Thursday, July 29, 2010

First Taxol

Yesterday: Just got home from my first of twelve weekly Taxol infusions. I think it went fine, and not as scary as the AC, but they started me off with 50 mgs of Benedryl, with which I have always had a hard time, and it made me feel squirmy and then flat knocked me out! I'm coming to now, and feeling okay. This is supposed to be easier to tolerate than AC, so here's hoping. Will keep you posted.

Today: Well, today I feel just fine. Worked my short day with no problem except a bit of chemo-brainedness, struggling to find words during documentation, being somewhat slow to formulate statements. It's easy and convenient to blame that on chemo, but truthfully, it's something that had been happening a bit before treatment began. I have great energy today-walked the dog tonight for the first time in several days, and am finally getting back to this blog as well. I'm hoping that Taxol will go like this, that I will feel more like my old self again, without nausea, having energy to take on some projects and get back to exercising more regularly. I was given a clean bill of heart health and told that it's safe for me to get back to vigorous exercise again. I was cautioned against it during the AC treatment due to its potential cardiotoxicity. With my heart intact, I'm eager to return to it. 

I called and spoke to one my nurses today, Glenda, who seems to always be on top of everything and very helpful with details. I told her about my problem with the Benedryl yesterday and she said she would look into what else is available as an allergic reaction preventative. She said I could just take a Claritin, which I have also had some trouble with in the past, but I may try that and see how it goes. She said she would research what else is available, but apparently some people have severe allergic reactions to the carrier used to infuse Taxol,  potentially life-threatening, and oncology centers will not administer it without an antihistamine of some sort.  

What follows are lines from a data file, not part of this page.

--- config.mk ---
export PLATFORM = sky130hd
export DESIGN_NAME = boot_loader
export DESIGN_NICKNAME = d
export VERILOG_FILES = /design/src/rtl/boot_loader.sv
export SDC_FILE = /design/constraint.sdc
export NUM_CORES = 1
export LEC_CHECK = 0
export CAP_MARGIN = 20
export CORE_ASPECT_RATIO = 0.9
export CORE_MARGIN = 5
export CORE_UTILIZATION = 40
export CTS_CLUSTER_DIAMETER = 120
export DETAILED_ROUTE_END_ITERATION = 8
export GPL_TIMING_DRIVEN = 0
export SYNTH_ARGS = -nofsm -noshare
export SYNTH_HDL_FRONTEND = slang
export SYNTH_SLANG_ARGS = --single-unit
--- constraint.sdc ---
create_clock -name clk -period 2.6 [get_ports clk]
set_clock_uncertainty 0.15 [all_clocks]
set_input_delay 0.52 -clock clk [delete_from_list [all_inputs] [get_ports clk]]
set_output_delay 0.52 -clock clk [all_outputs]
set_load 0.02 [all_outputs]
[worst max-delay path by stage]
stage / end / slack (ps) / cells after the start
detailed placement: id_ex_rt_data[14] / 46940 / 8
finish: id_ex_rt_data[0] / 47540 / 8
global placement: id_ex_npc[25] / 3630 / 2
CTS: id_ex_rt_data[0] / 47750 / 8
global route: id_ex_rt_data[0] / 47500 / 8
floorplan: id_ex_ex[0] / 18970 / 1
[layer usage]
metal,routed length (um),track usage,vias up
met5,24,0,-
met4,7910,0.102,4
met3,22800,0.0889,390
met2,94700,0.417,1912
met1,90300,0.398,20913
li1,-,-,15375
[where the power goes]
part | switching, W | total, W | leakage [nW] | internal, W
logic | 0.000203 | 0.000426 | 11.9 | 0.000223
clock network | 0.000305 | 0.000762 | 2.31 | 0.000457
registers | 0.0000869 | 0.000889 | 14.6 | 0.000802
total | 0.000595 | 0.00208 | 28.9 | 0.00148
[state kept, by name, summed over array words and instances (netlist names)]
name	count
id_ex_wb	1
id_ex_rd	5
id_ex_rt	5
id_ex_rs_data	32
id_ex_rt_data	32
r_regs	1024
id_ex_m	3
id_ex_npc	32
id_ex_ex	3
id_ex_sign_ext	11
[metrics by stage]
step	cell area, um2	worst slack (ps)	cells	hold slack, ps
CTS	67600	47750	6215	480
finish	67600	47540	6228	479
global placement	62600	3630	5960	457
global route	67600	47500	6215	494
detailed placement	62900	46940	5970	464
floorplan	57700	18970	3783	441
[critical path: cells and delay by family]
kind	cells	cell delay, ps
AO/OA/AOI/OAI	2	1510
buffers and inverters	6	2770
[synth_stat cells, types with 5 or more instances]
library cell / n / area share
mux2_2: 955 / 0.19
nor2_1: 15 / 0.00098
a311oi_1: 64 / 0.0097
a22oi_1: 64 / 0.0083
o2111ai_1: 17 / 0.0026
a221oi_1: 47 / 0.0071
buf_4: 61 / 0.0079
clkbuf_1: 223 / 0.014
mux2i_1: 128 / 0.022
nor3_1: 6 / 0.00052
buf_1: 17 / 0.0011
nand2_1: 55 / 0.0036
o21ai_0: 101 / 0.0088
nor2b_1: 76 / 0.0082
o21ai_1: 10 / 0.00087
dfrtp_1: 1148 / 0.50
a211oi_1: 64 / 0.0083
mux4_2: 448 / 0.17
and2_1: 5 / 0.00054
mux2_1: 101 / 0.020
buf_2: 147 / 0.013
===== config.mk =====
export PLATFORM = sky130hd
export DESIGN_NAME = mips_cache_controller_flat
export DESIGN_NICKNAME = d
export VERILOG_FILES = /design/src/rtl/mips_cache_pkg.sv /design/src/rtl/mips_cache_controller_if.sv /design/src/rtl/mips_cache_controller.sv /design/src/flat_wrapper.sv
export SDC_FILE = /design/constraint.sdc
export NUM_CORES = 1
export LEC_CHECK = 0
export ABC_CLOCK_PERIOD_IN_PS = 1420
export BUFFER_PORTS_ARGS = -buffer_cell sky130_fd_sc_hd__buf_2
export CORE_AREA = 4 4 102 104
export DETAILED_ROUTE_END_ITERATION = 16
export DIE_AREA = 0 0 106 108
export GPL_TIMING_DRIVEN = 1
export MAX_ROUTING_LAYER = met4
export PLACE_DENSITY = 0.74
export SLEW_MARGIN = 20
export SYNTH_ARGS = -nofsm -noshare
export SYNTH_HDL_FRONTEND = slang
export SYNTH_SLANG_ARGS = --single-unit

===== constraint.sdc =====
create_clock -name clk -period 1.42 [get_ports clk]
set_clock_uncertainty 0.1 [all_clocks]
set_input_delay 0.071 -clock clk [delete_from_list [all_inputs] [get_ports clk]]
set_output_delay 0.071 -clock clk [all_outputs]
set_load 0.02 [all_outputs]

===== src/rtl/mips_cache_pkg.sv =====
// Shared types for the data-cache miss/write-through controller.
// State encoding and the bus word-alignment mask.
package mips_cache_pkg;

    typedef enum logic [2:0] {
        IDLE,
        RD_REQ,
        RD_WAIT,
        FILL,
        WR_REQ
    } cc_state_t;

    localparam logic [31:0] WORD_ALIGN = 32'hFFFF_FFFC;

endpackage


===== src/rtl/mips_cache_controller_if.sv =====
// Avalon-MM style memory bus between the cache controller and the arbiter.
// master drives requests, slave answers with waitrequest and read data.
interface mips_cache_controller_if;

    logic [31:0] mem_address;
    logic        mem_read;
    logic        mem_write;
    logic [31:0] mem_writedata;
    logic [3:0]  mem_byteenable;
    logic        mem_waitrequest;
    logic [31:0] mem_readdata;
    logic        mem_readdatavalid;

    modport master (
        output mem_address,
        output mem_read,
        output mem_write,
        output mem_writedata,
        output mem_byteenable,
        input  mem_waitrequest,
        input  mem_readdata,
        input  mem_readdatavalid
    );

    modport slave (
        input  mem_address,
        input  mem_read,
        input  mem_write,
        input  mem_writedata,
        input  mem_byteenable,
        output mem_waitrequest,
        output mem_readdata,
        output mem_readdatavalid
    );

endinterface


===== src/rtl/mips_cache_controller.sv =====
// Miss-side responder for the data cache: single-word fills over the bus
// plus a one-entry write-through store buffer, with an optional read watchdog.
module mips_cache_controller
    import mips_cache_pkg::*;
#(
    parameter int WATCHDOG_CYCLES = 0,
    parameter int WD_BITS         = 8
) (
    input  logic        clk,
    input  logic        rst,
    input  logic        stall,
    input  logic [31:0] data_addr,
    input  logic        read_en,
    input  logic        write_en,
    input  logic [31:0] writedata,
    input  logic [3:0]  byte_en,
    output logic [31:0] data_in,
    output logic        data_valid,
    output logic        busy,
    output logic        err,
    mips_cache_controller_if.master bus
);

    localparam logic [WD_BITS-1:0] WD_LAST =
        WD_BITS'(WATCHDOG_CYCLES == 0 ? 0 : WATCHDOG_CYCLES - 1);

    cc_state_t state_q, state_d;

    logic [31:0]        addr_q;
    logic [31:0]        wdata_q;
    logic [3:0]         be_q;
    logic [31:0]        data_in_q;
    logic               err_q;
    logic [WD_BITS-1:0] wd_cnt_q;

    logic ld_rd;
    logic ld_wr;
    logic wd_hit;
    logic wd_abort;

    assign wd_hit = (WATCHDOG_CYCLES != 0) && (wd_cnt_q == WD_LAST);

    always_comb begin
        state_d  = state_q;
        ld_rd    = 1'b0;
        ld_wr    = 1'b0;
        wd_abort = 1'b0;
        unique case (state_q)
            IDLE: begin
                // A miss wins over a write hit; a write miss fills first.
                if (stall && (read_en || write_en)) begin
                    ld_rd   = 1'b1;
                    state_d = RD_REQ;
                end else if (write_en && !stall) begin
                    ld_wr   = 1'b1;
                    state_d = WR_REQ;
                end
            end
            RD_REQ: begin
                if (!bus.mem_waitrequest) state_d = RD_WAIT;
            end
            RD_WAIT: begin
                if (bus.mem_readdatavalid) begin
                    state_d = FILL;
                end else if (wd_hit) begin
                    wd_abort = 1'b1;
                    state_d  = IDLE;
                end
            end
            FILL: state_d = IDLE;
            WR_REQ: begin
                if (!bus.mem_waitrequest) state_d = IDLE;
            end
            default: state_d = IDLE;
        endcase
    end

    always_ff @(posedge clk) begin
        if (rst) begin
            state_q   <= IDLE;
            addr_q    <= '0;
            wdata_q   <= '0;
            be_q      <= '0;
            data_in_q <= '0;
            err_q     <= 1'b0;
            wd_cnt_q  <= '0;
        end else begin
            state_q <= state_d;
            if (ld_rd || ld_wr) addr_q <= data_addr & WORD_ALIGN;
            if (ld_wr) begin
                wdata_q <= writedata;
                be_q    <= byte_en;
            end
            // Only a response to our own outstanding read may load the fill word.
            if (state_q == RD_WAIT && bus.mem_readdatavalid)
                data_in_q <= bus.mem_readdata;
            if (wd_abort) err_q <= 1'b1;
            if (state_q == RD_WAIT) wd_cnt_q <= wd_cnt_q + 1'b1;
            else                    wd_cnt_q <= '0;
        end
    end

    assign data_in    = data_in_q;
    assign data_valid = (state_q == FILL);
    assign busy       = (state_q != IDLE);
    assign err        = err_q;

    assign bus.mem_address    = addr_q;
    assign bus.mem_read       = (state_q == RD_REQ);
    assign bus.mem_write      = (state_q == WR_REQ);
    assign bus.mem_writedata  = wdata_q;
    assign bus.mem_byteenable = (state_q == RD_REQ) ? 4'hF :
                                (state_q == WR_REQ) ? be_q : 4'h0;

endmodule


===== src/flat_wrapper.sv =====
// flat-port wrapper written by rule: the top's interface ports become plain ports
module mips_cache_controller_flat import mips_cache_pkg::*;
#(
    parameter int WATCHDOG_CYCLES = 0,
    parameter int WD_BITS         = 8
)
  (clk, rst, stall, data_addr, read_en, write_en, writedata, byte_en, data_in, data_valid, busy, err, bus_mem_address, bus_mem_read, bus_mem_write, bus_mem_writedata, bus_mem_byteenable, bus_mem_waitrequest, bus_mem_readdata, bus_mem_readdatavalid);
  mips_cache_controller_if bus_i ();
  input  logic clk;
  input  logic rst;
  input  logic stall;
  input  logic [31:0] data_addr;
  input  logic read_en;
  input  logic write_en;
  input  logic [31:0] writedata;
  input  logic [3:0] byte_en;
  output logic [31:0] data_in;
  output logic data_valid;
  output logic busy;
  output logic err;
  output wire logic [$bits(bus_i.mem_address)-1:0] bus_mem_address;
  output wire logic [$bits(bus_i.mem_read)-1:0] bus_mem_read;
  output wire logic [$bits(bus_i.mem_write)-1:0] bus_mem_write;
  output wire logic [$bits(bus_i.mem_writedata)-1:0] bus_mem_writedata;
  output wire logic [$bits(bus_i.mem_byteenable)-1:0] bus_mem_byteenable;
  input wire logic [$bits(bus_i.mem_waitrequest)-1:0] bus_mem_waitrequest;
  input wire logic [$bits(bus_i.mem_readdata)-1:0] bus_mem_readdata;
  input wire logic [$bits(bus_i.mem_readdatavalid)-1:0] bus_mem_readdatavalid;
  assign bus_mem_address = bus_i.mem_address;
  assign bus_mem_read = bus_i.mem_read;
  assign bus_mem_write = bus_i.mem_write;
  assign bus_mem_writedata = bus_i.mem_writedata;
  assign bus_mem_byteenable = bus_i.mem_byteenable;
  assign bus_i.mem_waitrequest = bus_mem_waitrequest;
  assign bus_i.mem_readdata = bus_mem_readdata;
  assign bus_i.mem_readdatavalid = bus_mem_readdatavalid;
  mips_cache_controller #(.WATCHDOG_CYCLES(WATCHDOG_CYCLES), .WD_BITS(WD_BITS)) u_core (.clk(clk), .rst(rst), .stall(stall), .data_addr(data_addr), .read_en(read_en), .write_en(write_en), .writedata(writedata), .byte_en(byte_en), .data_in(data_in), .data_valid(data_valid), .busy(busy), .err(err), .bus(bus_i));
endmodule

I'm starting to think about future projects too; trying to avoid thoughts of "what if" and nervousness about future checkups. I keep saying I'm fine, I just had a little tumor. I truly believe that, but still have the nervous feeling about putting my breasts to another imaging test. And when those nervous feelings come up, I pretty much squash them. But I do need to start planning and to get in touch with my doctor to schedule the next MRI. I sure am tired of seeing doctors, much as I appreciate them.